A predictive model needs to take such a relation into account, to ensure that the
information does not double-impact any prediction. The ridge regression used by
the Automated Mode in SAP Predictive Analytics is robust against such multi-
collinearity. Suitable weights are assigned to the variables, so that each variable
contributes to the model according to its actual additional information gain. Out of
two correlated variables, the most important one will have a larger impact. The
second variables impact is reduced accordingly and might not even be included in
the final model at all.
Model Interpretation
So we know now the most important concepts how predictive models are created
automatically. But it is still very important to understand an individual model, either
for your own confidence or to be able to communicate and discuss the model with
colleagues. Various options are given to help the user understand the model.
Commonly used are for instance
Various types of model charts, ie gain charts. The model is the blue line in
between a random model in red and the perfect but unachievable model in
green. Simply put, the closer the blue model gets to the perfect green model
the better
Persistence
The model is applied once on a given dataset and the resulting classification scores
are permanently written to a database or file. These values can now be used by any
other process or application. Only when the model is reapplied, new scores are
calculated and persisted again. Such scoring can be applied in-database without the
records having to leave the database.
Semantic
Alternatively, the model can be turned into source code of different programming
languages. The models can then be embedded directly into databases or
applications, and the scores are calculated on the fly whenever needed. Many
different programming languages are supported, such as Various SQL flavours, C,
JavaScript, Java, Visual Basic or SAS. It is very common for instance to embed the
model as new column in a database view or stored procedure. Everytime the
column is used, the score is calculated taking the latest available information into
account. The scores are real-time.
A customer advisor can now benefit from this additional information directly in the
Customer Relationship Management System. The predictive models control which
products are suggested for the customer or how likely the customer is to leave to
another bank.
Model Monitoring
Once a model has been created, it describes the data as it was available at creation
time. Most models are used for longer time periods however. The bank for instance
will continuously want to analyse the churn risk of loosing individual clients.
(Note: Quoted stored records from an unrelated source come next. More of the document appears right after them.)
What follows belongs to an exercise in optimizing a design on an open flow for small area and a short achievable clock period; a production flow would make more cautious choices. The RTL was checked by simulation tests, not by an equivalence proof against the original design.

## flow/design.v (module list and top-level ports; edited modules follow where they fit)
// module hb_filter: 2027 lines
module hb_filter(input logic clk,
                 input logic reset_n,
                 input logic signed [15:0] x_in,
                 output logic signed [15:0] y_out);
  // ...
==> flow/flow/run.sh <==
#!/bin/bash
# Standard layout; synthesis skips Yosys's early "abc -fast" so that the full-adder
# trees written in the RTL reach extract_fa unchanged; repair aims at a large setup margin.
set -euo pipefail
bash standard.sh SYNTH_ARGS=-noabc SETUP_SLACK_MARGIN=12 CTS_CLUSTER_SIZE=20 CTS_CLUSTER_DIAMETER=80 finish > standard.log 2>&1
==> flow/standard.sh <==
#!/bin/bash
# synth_recipe.tcl (not shown) runs the flow's synth.tcl, then flattens the netlist and writes it again
# the make line also repeats each setting of config.mk as NAME=value (left out here)
make -C /OpenROAD-flow-scripts/flow DESIGN_CONFIG=/design/flow/config.mk WORK_HOME=/design/flow/orfs CLKGATE_MAP_FILE= SYNTH_SCRIPT=/design/flow/synth_recipe.tcl "${@:-finish}"
==> flow/config.mk <==
export PLATFORM = sky130hd
export DESIGN_NAME = hb_filter
export DESIGN_NICKNAME = hb_filter
export VERILOG_FILES = /design/flow/design.v
export SDC_FILE = /design/flow/constraint.sdc
export NUM_CORES = 4
export LEC_CHECK = 0
export CAP_MARGIN = 20
export CORE_MARGIN = 2
export CORE_UTILIZATION = 40
export SLEW_MARGIN = 20
==> flow/constraint.sdc <==
create_clock -name core_clock -period 16.0 [get_ports {clk}]
set_input_delay 3.2000 -clock core_clock [delete_from_list [all_inputs] [get_ports {clk}]]
set_output_delay 3.2000 -clock core_clock [all_outputs]
set_load 0.01 [all_outputs]
==> results.cfg, run 1 <==
[worst_setup_path]
worst-path-buf-inv = 4
end_kind = flip-flop
crit_end = r0_17_1$_DFF_PN0_
path_class = flip-flop to flip-flop
cp_max_fo = 4
reg2reg_slack_ps = 11450
cp-start-kind = flip-flop
path_delay_family = adder cells
crit_top_cell = fa_1

[layout]
n_sequential_cell = 596
largest_class = multi-input gates
clock_area_share_pct = 3.40
final_common_cell = fa_1
fill_cells = 7009

[drt]
wl_met1_mm = 33.8
ant_nets = 0
via_count = 16800
drc = 0
routed.top_layer = met5

[timing]
setup_violations = 0
fin_ws_ps = 11450
max_freq_ghz = 0.220
fin_skew_ps = 25.1

[worst_hold_path]
hold_path_depth = 0

[placed_design]
dpl.hpwl_mm = 63.1

[clock_tree]
post_cts_buffers = 42
htreeDepth = 2
max-clock-path-buffers = 3
hold_buffers = 0

[logic_synthesis]
synth.avg_cell_area_um2 = 14.8
async_reset_ff_share_pct = 82.9
synth.area.mux_share_pct = 0.0967
syn_area_um2 = 32400
synth_fa_ha_area_share_pct = 40.9

[floorplan]
dieArea_um2 = 83200
tapCellCount = 1060

[grt]
antenna_found_initial = 3
use_met3_pct = 4.14
grt_max_degree = 84
overflow = 0

[run_status]
run_status = no timing/DRC/antenna violations
==> run 2: changes to the inputs <==
==> flow/flow/run.sh (replaced) <==
#!/bin/bash
# Standard layout; synthesis skips Yosys's early "abc -fast" so that the full-adder
# trees written in the RTL reach extract_fa unchanged; repair aims at a large setup margin.
set -euo pipefail
bash standard.sh SYNTH_ARGS=-noabc SETUP_SLACK_MARGIN=12 CTS_CLUSTER_SIZE=30 CTS_CLUSTER_DIAMETER=100 finish > standard.log 2>&1
==> run 2 against run 1 <==
Compared with the run above: clock skew rose by 26 ps; global-route usage shrank 0.26 points; worst hold slack got worse by 20 ps; via count about the same.
==> results.cfg, run 2 <==
[run_status]
run_status = no timing/DRC/antenna violations

[logic_synthesis]
netlist_instances = 2181
yosys_most_used_dff = dfrtp_1
synth_top_area_share_pct = 35.7
async_reset_ff_share_pct = 82.9
synth_cell_type_count = 66
synth_top_family_by_area = adder cells
synth_fa_ha_area_share_pct = 40.9
yosysWarnings = 2
synthSimpleGateAreaFrac_pct = 2.82
syn_area_um2 = 32400
synth.avg_cell_area_um2 = 14.8
yosysTopAreaCell = dfrtp_1
synth_nets = 2927
synth_xor_area_share_pct = 2.57
synth-edff-count = 0
synth.yosys.seq_area_share_pct = 44.6
synthTopCellsByCount = fa_1 (548), dfrtp_1 (462), inv_1 (358)
synth.area.mux_share_pct = 0.0967
yosys_register_bits = 596
synth-compound-area-share_pct = 4.75
yosysMostFrequentCell = fa_1
synth_area_leaders = dfrtp_1 (36%), fa_1 (34%), ha_1 (7.0%)

[floorplan]
core_um2 = 80300
fp-row-count = 104
ios = 34
dieArea_um2 = 83200
fp.dieH_um = 288
start_util_pct = 40.3
die_x_um = 288

[drt]
drt-pass1-iter-count = 5
drt_iter0_markers = 1264
wl_met2_mm = 39.6
routed.top_layer = met5
via_count = 16800
vias_per_cell = 4.95
drt_wl_total_mm = 80.6
drc = 0
wl_per_cell_um = 23.8
ant_nets = 0
wl_met3_mm = 4.82
wl_met1_mm = 33.5

[worst_setup_path]
cp_max_fo = 3
worstPathArrival_ps = 5070
path_cells = buf_6, fa_2, fa_2, fa_1, inv_2, fa_1, fa_1, inv_1, fa_1, fa_1, inv_2, fa_2, inv_1
crit_top_cell = fa_1
crit_required_ps = 16540
path_class = flip-flop to flip-flop
end_kind = flip-flop
slowest_delay_ps = 540
crit_slowest_cell = fa_1
cp-start-kind = flip-flop

[timing]
slew_headroom_pct = 32.5
hold_viol = 0
fin_crit_ps = 4530
fin_ws_ps = 11470
max_freq_ghz = 0.221
tightest_slew_ps = 1000
timing.final.crit_share_pct = 28.3
setup_violations = 0
rsz0062_at_grt = yes
tns_ps = 0
finalMaxSlewViolations = 0
fin_skew_ps = 50.8

[layout]
area_delta_synth_final_pct = 12.7
final_common_cell = fa_1
seq_area_um2 = 14700
largest_reg_flops = 416
layout-drive-gt1-share_pct = 19.1
largest_register = taps
final_net_count = 3056
final_cell_mix = fa_1 (470), dfrtp_1 (441), inv_1 (321)
fill_cells = 7061
multi_input_area_um2 = 17000

[placed_design]
gp_congestion = 0.934
io_buffers = 33
pre_cts_slack_ps = 9410
dpl.hpwl_mm = 63.1

[clock_tree]
cts_buffers = 26
max-clock-path-buffers = 3
root_buffer = clkbuf_16
htreeDepth = 1
clkLatencyLatePin_ps = 630
clkTransAtPathRegs_ps = 110
clock-sinks = 596
hold_buffers = 0
cts_tree = yes

[grt]
antenna_found_initial = 3
grt_usage_pct = 20.4
grt_pass1_vias = 19200
grt_max_degree = 106
overflow = 0
grt_pass1_wl_mm = 122

[worst_hold_path]
hp-class = flip-flop to flip-flop

[job]
drv_cap = 0
[run 2: cell types whose count changed in the layout (fill, tap and decap cells not counted), moves of 3 or more]
cell / before / now
clkbuf_16: 41 / 29
dfxtp_2: 35 / 45
buf_4: 36 / 45
dfxtp_4: 61 / 52
clkbuf_1: 20 / 14
ha_1: 174 / 169
buf_6: 21 / 18
dfrtp_1: 444 / 441
dfrtp_2: 18 / 21
ha_2: 0 / 3
[run 2: cells by family after synthesis]
logic type / count (synthesis)
AND/OR/NAND/NOR: 168
flip-flops: 596
adder cells (fa/ha/maj): 728
multiplexers: 3
buffers and inverters: 367
XOR/XNOR: 95
AO/OA/AOI/OAI: 224
[run 2: final cells by class]
| class | instances | share of cell area [%] |
|---|---|---|
| diodes | 2 | 0.0137 |
| clock buffers | 42 | 2.03 |
| clock inverters | 6 | 0.295 |
| inverters | 358 | 3.69 |
| multi-input cells | 1218 | 46.7 |
| flip-flops and latches | 596 | 40.4 |
| well taps | 1060 | 3.64 |
| repair buffers | 110 | 3.22 |
[run 2: critical path: cells and delay by family (launching register included)]
family	cells	cell delay, ps
fa+ha+maj	8	3780
flops	1	390
buf+inv	5	290
[run 2: through the flow]
stage          std cells  cell area [um^2]  hold slack (ps)  util [%]
2_1_floorplan       2181             32500              331         -
3_3_place_gp        3270             34100              332      42.5
3_5_place_dp        3270             34100              335      42.5
4_1_cts             3361             35900              303      44.7
5_1_grt             3390             36500              311      45.4
6_report            3392             36500              314      45.4
[run 2: what timing repair did]
action,in CTS,in global routing
pin swaps,79,64
gates cloned,3,2
setup endpoints to repair,452,250
setup buffers,40,27
gates resized for setup,280,91
[run 2: per-layer routing]
layer	GRT usage, %	up-vias
met5	0	-
met4	5.95	2
met3	3.93	126
met2	34.0	430
met1	27.2	9093
li1	-	7156
[run 2: final timing paths]
path / startpoint / to / slack [ps] / cells past startpoint
min in group asynchronous: reset_n / taps[24][13]$_DFF_PN0_ / 2450 / 1
max reg2reg: u0_4[15]$_DFF_P_ / r0_17_1$_DFF_PN0_ / 11470 / 13
max: u0_4[15]$_DFF_P_ / r0_17_1$_DFF_PN0_ / 11470 / 13
max in group asynchronous: reset_n / taps[11][1]$_DFF_PN0_ / 12360 / 4
min: taps[17][8]$_DFF_PN0_ / taps[18][8]$_DFF_PN0_ / 310 / 0
min reg2reg: taps[17][8]$_DFF_PN0_ / taps[18][8]$_DFF_PN0_ / 310 / 0

[separate check: timing with driven ports]
No port has a modelled driver above. Below, the same layouts with a new extraction and two added sets of constraints.
Step 1 (the two cells are an assumption about what drives the block):
set clk [get_ports {clk}]
set_driving_cell -lib_cell sky130_fd_sc_hd__clkbuf_16 $clk
set_driving_cell -lib_cell sky130_fd_sc_hd__buf_2 [delete_from_list [all_inputs] $clk]
Step 2 adds t to the input delays and takes it off the output delays; t is the mean of the earliest and latest rising clock arrival at the registers after step 1. Input paths then give back, and output paths get back, about the clock's delay inside the block.
a / b / c = ideal ports / drivers / drivers and shift; a / b = the first two.
| run | t (ns) | slack for setup (ns) | worst hold slack (ns) | worst register clock-pin slew, ns |
|---|---|---|---|---|
| run 1 | 0.636 | 11.447 / 11.447 / 11.447 | 0.334 / 0.334 / 0.334 | 0.09 / 0.09 |
| run 2 | 0.668 | 11.465 / 11.465 / 11.465 | 0.314 / 0.314 / 0.314 | 0.11 / 0.11 |
After both steps setup and hold are still met in every run listed.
Therefore a churn model, giving the probability of a client leaving, will be in
constant use. If the behaviour of the clients is changing over time, the models
predictive power will reduce with it. As it was created when the behavioural pattern
were different, it wont be able to predict the churn rate as accurately. Therefore the
predictive capability of such models needs to be monitored over time.
Summary
Hopefully this document has been helpful to understand the supposed magic behind
Automated Analytics and how strong predictive models can be produced without the
user having to be a trained statistician.
It is a very comprehensive process that finds the best model for the situation. The
predictive models can be mass-produced and deployed, ensuring that models are
easily available where needed. Automation in combination with the ability to
interpret trained models ensures that users are fully informed and in control.